§ What you need to do: "flip" is the word to look for; say how many lines of the listing below contain it, and nothing else.

§ Input for this task:

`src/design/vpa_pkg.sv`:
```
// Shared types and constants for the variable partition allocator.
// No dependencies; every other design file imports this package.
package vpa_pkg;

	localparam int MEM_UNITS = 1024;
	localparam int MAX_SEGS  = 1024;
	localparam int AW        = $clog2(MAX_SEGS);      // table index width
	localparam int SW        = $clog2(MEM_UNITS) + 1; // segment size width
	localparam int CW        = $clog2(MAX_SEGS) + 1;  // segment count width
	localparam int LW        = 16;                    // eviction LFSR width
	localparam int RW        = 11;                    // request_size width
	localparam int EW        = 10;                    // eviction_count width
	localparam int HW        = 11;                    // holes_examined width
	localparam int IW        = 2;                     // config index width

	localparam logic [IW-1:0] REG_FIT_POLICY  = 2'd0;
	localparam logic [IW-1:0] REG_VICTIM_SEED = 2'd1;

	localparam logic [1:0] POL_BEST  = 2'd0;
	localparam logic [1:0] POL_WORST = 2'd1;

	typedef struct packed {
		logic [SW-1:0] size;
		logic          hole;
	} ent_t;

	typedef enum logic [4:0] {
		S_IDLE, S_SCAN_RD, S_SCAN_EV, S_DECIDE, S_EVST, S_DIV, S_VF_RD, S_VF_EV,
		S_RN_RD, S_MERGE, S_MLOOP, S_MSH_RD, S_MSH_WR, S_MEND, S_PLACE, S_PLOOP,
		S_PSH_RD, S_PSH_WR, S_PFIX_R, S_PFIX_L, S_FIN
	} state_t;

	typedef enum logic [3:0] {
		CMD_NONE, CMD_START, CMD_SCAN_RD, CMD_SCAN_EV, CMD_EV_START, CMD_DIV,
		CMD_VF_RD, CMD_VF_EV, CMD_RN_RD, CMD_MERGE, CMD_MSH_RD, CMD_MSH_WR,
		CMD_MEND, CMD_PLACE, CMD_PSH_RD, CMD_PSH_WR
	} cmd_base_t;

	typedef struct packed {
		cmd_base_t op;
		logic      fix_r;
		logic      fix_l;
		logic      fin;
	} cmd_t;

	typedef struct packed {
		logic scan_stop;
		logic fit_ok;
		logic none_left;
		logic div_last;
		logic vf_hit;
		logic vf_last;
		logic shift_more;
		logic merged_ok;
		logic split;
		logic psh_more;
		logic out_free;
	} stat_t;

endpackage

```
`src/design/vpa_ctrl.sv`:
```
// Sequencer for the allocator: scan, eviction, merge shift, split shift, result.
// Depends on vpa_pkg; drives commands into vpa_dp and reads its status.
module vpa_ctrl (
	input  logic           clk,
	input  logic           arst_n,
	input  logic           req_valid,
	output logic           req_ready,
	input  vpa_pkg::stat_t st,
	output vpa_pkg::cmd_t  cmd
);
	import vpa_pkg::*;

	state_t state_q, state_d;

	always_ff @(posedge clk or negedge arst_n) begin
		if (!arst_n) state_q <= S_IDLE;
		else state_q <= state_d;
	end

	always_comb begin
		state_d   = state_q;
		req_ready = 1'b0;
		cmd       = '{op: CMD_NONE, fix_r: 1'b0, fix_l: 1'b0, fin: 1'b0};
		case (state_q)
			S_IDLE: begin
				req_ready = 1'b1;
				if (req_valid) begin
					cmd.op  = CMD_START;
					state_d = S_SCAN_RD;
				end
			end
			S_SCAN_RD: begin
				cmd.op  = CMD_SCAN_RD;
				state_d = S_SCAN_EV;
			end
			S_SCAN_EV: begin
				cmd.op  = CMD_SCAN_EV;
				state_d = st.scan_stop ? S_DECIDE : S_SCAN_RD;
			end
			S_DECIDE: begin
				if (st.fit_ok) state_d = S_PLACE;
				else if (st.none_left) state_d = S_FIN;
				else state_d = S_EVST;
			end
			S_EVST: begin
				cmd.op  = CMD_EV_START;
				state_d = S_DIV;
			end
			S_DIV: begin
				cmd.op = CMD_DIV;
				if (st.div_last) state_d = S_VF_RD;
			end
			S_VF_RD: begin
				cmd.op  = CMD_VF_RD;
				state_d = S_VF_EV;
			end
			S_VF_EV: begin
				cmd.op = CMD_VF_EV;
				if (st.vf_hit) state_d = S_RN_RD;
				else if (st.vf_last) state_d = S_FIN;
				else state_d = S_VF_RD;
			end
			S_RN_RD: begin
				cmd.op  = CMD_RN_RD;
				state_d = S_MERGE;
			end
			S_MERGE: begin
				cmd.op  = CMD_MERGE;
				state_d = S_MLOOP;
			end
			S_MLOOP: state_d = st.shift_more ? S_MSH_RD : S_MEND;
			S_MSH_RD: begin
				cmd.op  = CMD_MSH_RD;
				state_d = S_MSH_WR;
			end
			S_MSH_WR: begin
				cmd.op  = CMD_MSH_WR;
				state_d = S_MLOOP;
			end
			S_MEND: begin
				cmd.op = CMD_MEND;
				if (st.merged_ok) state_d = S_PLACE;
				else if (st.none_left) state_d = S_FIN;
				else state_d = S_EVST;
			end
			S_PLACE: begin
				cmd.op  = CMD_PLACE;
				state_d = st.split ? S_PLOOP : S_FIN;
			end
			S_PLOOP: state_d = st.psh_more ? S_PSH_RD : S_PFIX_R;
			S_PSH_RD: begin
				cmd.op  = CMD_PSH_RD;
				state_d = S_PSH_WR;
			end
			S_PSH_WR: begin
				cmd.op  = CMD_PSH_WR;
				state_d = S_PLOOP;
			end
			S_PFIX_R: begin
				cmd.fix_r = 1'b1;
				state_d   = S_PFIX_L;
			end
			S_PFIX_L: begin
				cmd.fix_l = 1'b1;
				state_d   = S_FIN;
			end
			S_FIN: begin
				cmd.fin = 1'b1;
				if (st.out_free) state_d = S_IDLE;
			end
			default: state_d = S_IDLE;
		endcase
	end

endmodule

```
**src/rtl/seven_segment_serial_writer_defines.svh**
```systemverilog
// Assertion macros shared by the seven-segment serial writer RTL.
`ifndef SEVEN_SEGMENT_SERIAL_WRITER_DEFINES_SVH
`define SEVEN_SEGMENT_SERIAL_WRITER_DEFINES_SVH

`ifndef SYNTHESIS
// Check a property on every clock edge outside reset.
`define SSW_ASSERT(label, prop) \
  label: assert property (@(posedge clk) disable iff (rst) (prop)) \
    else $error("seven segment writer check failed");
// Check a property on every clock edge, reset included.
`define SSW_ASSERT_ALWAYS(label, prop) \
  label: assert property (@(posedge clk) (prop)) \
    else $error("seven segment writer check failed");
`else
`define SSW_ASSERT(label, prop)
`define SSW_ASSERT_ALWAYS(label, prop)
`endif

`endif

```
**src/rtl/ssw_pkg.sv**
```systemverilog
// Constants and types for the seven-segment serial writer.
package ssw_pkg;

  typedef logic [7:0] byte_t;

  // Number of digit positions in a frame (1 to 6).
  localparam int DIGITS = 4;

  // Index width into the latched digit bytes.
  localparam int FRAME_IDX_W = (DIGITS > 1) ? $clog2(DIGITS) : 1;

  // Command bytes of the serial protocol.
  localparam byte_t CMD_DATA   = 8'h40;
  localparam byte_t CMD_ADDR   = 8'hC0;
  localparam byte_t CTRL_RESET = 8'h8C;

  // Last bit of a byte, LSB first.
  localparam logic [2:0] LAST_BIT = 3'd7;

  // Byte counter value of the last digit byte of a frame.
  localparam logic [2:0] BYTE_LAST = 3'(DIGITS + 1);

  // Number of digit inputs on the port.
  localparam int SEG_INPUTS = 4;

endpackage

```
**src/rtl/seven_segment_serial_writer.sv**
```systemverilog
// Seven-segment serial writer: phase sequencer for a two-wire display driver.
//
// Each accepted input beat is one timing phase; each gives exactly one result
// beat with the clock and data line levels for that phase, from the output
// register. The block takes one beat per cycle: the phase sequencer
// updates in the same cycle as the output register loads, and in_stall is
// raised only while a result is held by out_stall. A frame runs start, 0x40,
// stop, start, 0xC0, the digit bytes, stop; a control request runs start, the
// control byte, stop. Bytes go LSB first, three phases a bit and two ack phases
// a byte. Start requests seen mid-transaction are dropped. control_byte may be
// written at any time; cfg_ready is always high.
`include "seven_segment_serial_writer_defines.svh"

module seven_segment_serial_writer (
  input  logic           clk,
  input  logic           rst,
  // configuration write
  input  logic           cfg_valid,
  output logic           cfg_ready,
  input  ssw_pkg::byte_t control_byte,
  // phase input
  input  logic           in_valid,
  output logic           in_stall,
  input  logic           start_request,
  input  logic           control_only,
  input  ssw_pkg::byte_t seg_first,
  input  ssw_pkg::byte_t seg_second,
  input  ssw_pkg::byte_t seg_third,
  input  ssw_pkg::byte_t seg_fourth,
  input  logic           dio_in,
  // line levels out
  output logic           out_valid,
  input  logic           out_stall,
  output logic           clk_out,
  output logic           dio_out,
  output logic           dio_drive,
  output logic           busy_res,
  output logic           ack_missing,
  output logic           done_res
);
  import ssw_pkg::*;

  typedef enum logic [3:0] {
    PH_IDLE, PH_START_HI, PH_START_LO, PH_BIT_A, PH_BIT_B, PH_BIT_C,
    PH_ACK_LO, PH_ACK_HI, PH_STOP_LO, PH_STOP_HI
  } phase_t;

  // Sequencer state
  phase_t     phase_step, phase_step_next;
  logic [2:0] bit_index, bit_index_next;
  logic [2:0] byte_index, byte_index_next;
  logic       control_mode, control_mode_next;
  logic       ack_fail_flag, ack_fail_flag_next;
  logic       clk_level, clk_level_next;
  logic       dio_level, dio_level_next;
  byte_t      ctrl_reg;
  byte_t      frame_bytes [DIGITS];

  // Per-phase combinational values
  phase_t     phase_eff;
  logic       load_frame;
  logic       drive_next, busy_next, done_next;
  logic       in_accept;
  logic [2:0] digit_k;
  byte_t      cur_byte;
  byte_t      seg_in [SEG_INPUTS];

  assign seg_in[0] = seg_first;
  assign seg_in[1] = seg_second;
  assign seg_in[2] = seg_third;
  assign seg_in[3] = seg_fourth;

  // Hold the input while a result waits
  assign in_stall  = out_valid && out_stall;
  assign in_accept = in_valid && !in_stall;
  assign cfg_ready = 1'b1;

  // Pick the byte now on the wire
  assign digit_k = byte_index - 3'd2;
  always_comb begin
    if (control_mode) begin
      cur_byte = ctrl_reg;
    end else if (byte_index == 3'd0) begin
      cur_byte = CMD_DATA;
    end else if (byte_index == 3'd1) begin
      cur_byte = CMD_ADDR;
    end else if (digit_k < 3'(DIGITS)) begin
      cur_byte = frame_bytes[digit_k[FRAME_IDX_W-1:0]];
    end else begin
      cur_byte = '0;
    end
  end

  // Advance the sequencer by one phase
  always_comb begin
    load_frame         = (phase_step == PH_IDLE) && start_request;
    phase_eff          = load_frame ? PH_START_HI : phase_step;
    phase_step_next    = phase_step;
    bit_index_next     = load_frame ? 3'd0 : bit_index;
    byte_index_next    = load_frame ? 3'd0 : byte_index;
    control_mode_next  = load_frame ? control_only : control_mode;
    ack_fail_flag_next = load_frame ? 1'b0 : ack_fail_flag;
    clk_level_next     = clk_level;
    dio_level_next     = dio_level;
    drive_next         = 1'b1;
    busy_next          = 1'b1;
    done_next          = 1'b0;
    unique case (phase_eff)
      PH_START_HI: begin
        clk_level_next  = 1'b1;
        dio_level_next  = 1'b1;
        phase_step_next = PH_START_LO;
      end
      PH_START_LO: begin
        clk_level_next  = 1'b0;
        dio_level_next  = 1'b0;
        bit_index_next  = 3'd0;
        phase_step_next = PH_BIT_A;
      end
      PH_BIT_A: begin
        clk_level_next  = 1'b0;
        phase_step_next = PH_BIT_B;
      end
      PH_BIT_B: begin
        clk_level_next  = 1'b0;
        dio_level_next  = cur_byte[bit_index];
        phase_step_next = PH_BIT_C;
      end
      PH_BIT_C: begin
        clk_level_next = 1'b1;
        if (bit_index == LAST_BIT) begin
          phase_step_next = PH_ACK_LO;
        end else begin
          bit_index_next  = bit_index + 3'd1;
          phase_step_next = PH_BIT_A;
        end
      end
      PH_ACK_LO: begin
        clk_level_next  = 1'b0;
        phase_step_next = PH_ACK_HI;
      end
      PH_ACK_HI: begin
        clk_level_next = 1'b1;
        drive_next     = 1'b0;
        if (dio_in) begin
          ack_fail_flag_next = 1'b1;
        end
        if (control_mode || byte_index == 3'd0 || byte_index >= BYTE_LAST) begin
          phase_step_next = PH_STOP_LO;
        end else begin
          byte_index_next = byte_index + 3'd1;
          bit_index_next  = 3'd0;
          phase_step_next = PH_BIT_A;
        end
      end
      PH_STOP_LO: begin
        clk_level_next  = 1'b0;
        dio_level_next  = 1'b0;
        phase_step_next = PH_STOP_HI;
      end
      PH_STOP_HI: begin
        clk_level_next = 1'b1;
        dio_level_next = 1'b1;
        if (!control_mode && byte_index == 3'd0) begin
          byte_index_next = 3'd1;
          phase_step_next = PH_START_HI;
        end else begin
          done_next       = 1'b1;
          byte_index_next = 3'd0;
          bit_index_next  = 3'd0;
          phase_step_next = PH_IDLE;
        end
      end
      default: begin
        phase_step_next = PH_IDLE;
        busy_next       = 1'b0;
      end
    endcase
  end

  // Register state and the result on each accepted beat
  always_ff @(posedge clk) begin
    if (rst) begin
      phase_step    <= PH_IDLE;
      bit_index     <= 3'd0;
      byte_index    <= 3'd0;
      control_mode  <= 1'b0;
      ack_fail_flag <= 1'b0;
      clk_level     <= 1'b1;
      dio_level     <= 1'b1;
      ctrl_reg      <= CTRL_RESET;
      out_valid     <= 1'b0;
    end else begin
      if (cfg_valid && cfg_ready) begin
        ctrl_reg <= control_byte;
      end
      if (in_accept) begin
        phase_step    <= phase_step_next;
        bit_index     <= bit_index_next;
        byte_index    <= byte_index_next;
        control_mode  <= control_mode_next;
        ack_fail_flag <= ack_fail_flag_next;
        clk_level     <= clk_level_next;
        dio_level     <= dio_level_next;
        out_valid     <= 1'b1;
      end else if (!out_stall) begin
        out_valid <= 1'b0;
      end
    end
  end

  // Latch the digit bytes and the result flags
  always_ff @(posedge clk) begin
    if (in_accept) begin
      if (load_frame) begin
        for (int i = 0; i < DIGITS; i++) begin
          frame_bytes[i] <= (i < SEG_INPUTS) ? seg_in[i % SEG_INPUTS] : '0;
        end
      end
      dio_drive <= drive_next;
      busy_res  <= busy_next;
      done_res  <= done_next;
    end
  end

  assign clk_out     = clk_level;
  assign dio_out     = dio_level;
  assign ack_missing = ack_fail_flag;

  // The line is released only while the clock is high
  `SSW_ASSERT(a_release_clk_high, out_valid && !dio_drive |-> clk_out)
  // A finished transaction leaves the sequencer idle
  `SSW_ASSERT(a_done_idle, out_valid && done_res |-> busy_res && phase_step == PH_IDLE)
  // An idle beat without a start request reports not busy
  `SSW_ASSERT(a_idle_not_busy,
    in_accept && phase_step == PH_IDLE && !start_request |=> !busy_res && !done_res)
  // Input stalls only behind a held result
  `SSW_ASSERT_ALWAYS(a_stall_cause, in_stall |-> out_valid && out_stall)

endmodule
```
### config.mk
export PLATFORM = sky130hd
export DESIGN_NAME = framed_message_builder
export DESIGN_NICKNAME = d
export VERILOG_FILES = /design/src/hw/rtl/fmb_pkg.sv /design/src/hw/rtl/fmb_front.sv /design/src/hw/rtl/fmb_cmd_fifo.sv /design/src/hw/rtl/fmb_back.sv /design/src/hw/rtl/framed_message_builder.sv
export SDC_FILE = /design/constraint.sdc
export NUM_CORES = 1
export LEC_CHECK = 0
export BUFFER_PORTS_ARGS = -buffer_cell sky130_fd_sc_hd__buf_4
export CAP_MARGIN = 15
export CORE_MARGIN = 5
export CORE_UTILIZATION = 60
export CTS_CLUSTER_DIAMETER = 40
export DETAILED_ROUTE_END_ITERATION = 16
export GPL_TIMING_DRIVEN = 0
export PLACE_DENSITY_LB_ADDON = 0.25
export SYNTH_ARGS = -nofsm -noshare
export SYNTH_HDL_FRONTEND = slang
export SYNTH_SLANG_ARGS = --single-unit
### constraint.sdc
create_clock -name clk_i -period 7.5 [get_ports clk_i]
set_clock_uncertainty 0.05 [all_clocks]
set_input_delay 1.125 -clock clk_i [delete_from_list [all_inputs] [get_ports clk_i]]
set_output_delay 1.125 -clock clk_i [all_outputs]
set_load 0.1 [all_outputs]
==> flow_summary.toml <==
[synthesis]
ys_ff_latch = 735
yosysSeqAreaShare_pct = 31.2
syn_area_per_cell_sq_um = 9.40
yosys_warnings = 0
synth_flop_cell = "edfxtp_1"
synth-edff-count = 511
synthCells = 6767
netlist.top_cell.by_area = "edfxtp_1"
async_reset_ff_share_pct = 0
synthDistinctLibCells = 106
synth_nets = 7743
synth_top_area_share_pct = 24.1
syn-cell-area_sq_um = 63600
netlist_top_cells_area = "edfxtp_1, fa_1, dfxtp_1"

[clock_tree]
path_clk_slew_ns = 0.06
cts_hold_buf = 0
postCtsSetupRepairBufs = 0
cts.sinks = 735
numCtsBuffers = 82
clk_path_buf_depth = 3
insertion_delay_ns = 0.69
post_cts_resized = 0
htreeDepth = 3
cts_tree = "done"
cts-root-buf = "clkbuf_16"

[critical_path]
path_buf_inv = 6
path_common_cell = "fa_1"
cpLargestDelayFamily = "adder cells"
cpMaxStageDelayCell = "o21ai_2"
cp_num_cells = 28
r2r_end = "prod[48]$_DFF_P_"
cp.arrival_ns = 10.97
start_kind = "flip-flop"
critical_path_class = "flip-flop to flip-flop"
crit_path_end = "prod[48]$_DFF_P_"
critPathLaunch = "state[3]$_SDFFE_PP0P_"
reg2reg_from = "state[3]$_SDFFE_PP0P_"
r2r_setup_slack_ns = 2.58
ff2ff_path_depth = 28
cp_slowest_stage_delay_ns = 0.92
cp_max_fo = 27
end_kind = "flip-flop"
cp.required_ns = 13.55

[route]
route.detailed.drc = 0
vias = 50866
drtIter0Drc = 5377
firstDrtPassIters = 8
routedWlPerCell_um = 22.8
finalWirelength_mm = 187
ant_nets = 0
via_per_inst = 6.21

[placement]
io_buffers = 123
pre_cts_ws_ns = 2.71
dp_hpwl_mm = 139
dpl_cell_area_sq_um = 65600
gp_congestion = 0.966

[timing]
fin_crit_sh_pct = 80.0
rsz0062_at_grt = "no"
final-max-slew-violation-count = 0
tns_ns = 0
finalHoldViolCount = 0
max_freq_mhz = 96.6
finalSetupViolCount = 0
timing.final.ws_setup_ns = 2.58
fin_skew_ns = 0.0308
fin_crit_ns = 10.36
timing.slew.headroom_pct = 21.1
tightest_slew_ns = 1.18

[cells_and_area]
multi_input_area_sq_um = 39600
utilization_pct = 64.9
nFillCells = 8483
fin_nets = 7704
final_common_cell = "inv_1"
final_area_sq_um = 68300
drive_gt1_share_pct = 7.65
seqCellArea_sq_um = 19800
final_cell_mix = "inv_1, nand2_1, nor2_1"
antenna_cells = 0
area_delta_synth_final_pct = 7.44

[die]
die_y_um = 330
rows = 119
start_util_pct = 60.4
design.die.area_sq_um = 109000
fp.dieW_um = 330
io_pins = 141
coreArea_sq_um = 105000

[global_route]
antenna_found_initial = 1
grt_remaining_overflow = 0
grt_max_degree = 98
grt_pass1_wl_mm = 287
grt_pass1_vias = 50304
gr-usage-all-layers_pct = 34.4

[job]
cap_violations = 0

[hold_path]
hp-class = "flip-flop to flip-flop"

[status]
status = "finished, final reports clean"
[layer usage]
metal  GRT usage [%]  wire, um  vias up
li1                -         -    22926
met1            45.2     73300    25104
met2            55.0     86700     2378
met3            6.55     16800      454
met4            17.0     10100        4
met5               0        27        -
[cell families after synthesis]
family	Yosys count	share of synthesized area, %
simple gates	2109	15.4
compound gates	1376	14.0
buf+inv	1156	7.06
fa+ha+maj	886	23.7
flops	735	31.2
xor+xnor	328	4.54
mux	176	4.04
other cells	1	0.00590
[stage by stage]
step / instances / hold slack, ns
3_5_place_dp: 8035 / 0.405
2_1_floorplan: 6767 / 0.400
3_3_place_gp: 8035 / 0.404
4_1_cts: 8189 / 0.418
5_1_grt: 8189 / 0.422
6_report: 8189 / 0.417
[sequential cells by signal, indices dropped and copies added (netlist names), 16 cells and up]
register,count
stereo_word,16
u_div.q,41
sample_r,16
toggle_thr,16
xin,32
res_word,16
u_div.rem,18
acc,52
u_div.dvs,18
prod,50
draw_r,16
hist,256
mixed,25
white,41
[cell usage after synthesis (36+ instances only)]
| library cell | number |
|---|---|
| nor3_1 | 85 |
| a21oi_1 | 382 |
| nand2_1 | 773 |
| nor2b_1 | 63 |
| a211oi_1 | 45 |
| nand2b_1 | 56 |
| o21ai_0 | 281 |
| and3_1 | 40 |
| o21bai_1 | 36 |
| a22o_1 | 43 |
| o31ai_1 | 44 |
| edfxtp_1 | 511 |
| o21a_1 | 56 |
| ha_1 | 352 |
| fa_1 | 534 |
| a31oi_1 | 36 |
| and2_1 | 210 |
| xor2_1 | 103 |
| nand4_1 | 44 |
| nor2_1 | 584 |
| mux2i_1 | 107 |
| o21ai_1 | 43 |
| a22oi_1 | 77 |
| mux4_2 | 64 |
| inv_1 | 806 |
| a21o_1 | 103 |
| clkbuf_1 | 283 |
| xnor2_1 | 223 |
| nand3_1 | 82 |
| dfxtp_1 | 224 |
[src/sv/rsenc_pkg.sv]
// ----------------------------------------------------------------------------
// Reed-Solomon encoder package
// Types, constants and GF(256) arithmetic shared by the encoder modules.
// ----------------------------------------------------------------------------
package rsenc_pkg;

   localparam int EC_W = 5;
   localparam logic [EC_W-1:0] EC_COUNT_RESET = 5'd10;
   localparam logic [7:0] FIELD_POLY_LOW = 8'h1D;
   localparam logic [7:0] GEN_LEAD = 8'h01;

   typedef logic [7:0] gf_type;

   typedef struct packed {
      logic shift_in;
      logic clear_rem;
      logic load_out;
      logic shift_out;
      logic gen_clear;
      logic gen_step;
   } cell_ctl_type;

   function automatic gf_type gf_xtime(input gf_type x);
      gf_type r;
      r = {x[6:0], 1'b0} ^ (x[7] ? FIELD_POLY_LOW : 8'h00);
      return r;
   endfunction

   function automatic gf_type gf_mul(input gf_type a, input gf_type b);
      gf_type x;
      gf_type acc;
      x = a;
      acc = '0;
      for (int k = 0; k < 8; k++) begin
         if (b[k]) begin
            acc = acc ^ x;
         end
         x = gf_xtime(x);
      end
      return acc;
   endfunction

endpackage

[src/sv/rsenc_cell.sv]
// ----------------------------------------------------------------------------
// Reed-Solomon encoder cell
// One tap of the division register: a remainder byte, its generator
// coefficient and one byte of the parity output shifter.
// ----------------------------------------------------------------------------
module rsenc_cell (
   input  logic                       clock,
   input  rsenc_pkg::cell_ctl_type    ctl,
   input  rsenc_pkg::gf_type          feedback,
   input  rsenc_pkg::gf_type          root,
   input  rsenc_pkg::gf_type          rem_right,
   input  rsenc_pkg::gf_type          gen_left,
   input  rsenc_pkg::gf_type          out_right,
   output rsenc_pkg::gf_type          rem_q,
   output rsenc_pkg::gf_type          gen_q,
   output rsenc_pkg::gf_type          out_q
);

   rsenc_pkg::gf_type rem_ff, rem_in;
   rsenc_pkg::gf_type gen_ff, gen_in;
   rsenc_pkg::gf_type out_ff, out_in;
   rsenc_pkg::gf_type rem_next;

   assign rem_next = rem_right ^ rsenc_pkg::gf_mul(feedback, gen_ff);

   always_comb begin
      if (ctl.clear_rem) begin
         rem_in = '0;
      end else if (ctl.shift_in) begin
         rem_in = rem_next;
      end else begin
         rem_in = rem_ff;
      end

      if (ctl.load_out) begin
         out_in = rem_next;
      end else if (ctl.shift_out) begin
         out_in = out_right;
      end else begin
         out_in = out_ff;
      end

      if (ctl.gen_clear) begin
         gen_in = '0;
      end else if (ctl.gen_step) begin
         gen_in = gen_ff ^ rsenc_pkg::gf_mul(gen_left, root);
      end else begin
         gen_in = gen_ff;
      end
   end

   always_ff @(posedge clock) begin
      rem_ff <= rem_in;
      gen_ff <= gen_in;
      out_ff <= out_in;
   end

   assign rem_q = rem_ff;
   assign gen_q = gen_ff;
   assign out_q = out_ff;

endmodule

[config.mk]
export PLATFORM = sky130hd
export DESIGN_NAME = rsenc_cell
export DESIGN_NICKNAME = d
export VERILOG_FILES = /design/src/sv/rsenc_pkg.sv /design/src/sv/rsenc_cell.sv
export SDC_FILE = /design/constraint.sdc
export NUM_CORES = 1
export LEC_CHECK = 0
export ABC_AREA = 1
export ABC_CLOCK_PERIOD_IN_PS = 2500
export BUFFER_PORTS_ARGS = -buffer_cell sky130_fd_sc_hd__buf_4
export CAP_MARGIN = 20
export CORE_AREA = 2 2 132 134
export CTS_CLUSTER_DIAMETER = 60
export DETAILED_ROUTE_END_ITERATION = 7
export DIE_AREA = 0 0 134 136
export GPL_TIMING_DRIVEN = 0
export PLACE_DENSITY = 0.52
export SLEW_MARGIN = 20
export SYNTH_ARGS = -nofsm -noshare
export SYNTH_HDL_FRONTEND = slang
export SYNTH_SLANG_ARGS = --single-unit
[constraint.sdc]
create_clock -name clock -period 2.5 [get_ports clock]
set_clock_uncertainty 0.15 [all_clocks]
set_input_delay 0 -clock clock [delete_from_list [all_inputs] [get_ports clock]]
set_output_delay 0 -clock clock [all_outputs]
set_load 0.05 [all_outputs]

§ Your response: 4